Even as we ponder over this, the reality is closer to us than many parents and caregivers would want to believe.
This is because most want to believe that children cannot be affected by stress and depression for they don’t have to deal with workmates, bosses or workloads.
According to Monica Mucheru, a counselling psychologist at Kivuli Centre on Ngong Road, these emotions are affecting children now more than in the past owing to the fact that there are high demands on them to perform well and be the best, even as the strands that hold society together are crumbling.
“Before it reaches the point where a child begins thinking of suicide, depression is preceded by a rollercoaster of emotions instigated by stress in an ascending stream of feelings and tension,” says Monica.
unknown reasons
This past one month, six university students have been reported to have committed suicide. The tradgedy that befell Pamela Bii last Tuesday is not peculiar to her family alone.

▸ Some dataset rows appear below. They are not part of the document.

--- src/rtl/regfile_scoreboard.sv ---
// Pending-write scoreboard: a busy bit per register, set by claims and
// cleared by writes, plus a combinational RAW-hazard flag per read port.
module regfile_scoreboard
    import lc3b_rf_pkg::*;
#(
    parameter int NUM_REGS = LC3B_NUM_REGS,
    parameter int NUM_RD   = 2,
    parameter int ADDR_W   = $clog2(NUM_REGS),
    parameter bit ZERO_REG = 1'b0
) (
    input  logic                       clk,
    input  logic                       rst,
    input  logic                       wr_en,
    input  logic [ADDR_W-1:0]          wr_addr,
    input  logic                       claim_en,
    input  logic [ADDR_W-1:0]          claim_addr,
    input  logic [NUM_RD*ADDR_W-1:0]   rd_addr,
    output logic [NUM_RD-1:0]          rd_busy,
    output logic [NUM_REGS-1:0]        busy_vec
);

    // Busy bits: a claim is a newer producer, so it beats a same-cycle write.
    // Out-of-range indices never match any r and are dropped naturally.
    always_ff @(posedge clk) begin
        if (rst) begin
            busy_vec <= '0;
        end else begin
            for (int r = 0; r < NUM_REGS; r++) begin
                if (ZERO_REG && r == 0)
                    busy_vec[r] <= 1'b0;
                else if (claim_en && claim_addr == ADDR_W'(r))
                    busy_vec[r] <= 1'b1;
                else if (wr_en && wr_addr == ADDR_W'(r))
                    busy_vec[r] <= 1'b0;
            end
        end
    end

    // Hazard per port: target busy and not being resolved by an in-flight write.
    always_comb begin
        rd_busy = '0;
        for (int i = 0; i < NUM_RD; i++) begin
            for (int r = 0; r < NUM_REGS; r++) begin
                if (rd_addr[fld_lsb(i, ADDR_W) +: ADDR_W] == ADDR_W'(r) && busy_vec[r] &&
                    !(wr_en && wr_addr == ADDR_W'(r)))
                    rd_busy[i] = 1'b1;
            end
        end
    end

endmodule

On the eventful day, Pamela came home in the evening and found Brian Kimutai, a Second Year and 21-year-old student at USIU dangling with his father’s tie looped around his neck. The student had insinuated that he didn’t like the hostel where he was residing because he didn’t like ‘what was happening there’.
It is difficult to discern ‘what was happening there’, but Kimutai’s parents recognise that some underlying stress factors played part in their son committing suicide.
To many, an adult being diagnosed with stress sounds relatively understandable, but for a young and older child to go through the same is unfathomable. However, Monica says stress and depression are conditions that affect anybody with a functioning mind. But parents forget that children deal with classmates (who might be bullies) and teachers, the pressure to keep up with expectations of society keep mounting.
After last year’s KCPE results were announced, several pupils, one as young as 12 years, who sat the exams committed suicide while some left home never to be traced again.
“At school they are given assignments and competition to be the best appraised learner is taut. In the house there are times they become daddy’s favourite or mom’s best,” says Monica. “When dynamics change and they are no longer held in those regards, they ask why, and maybe get worried sick,” says Monica.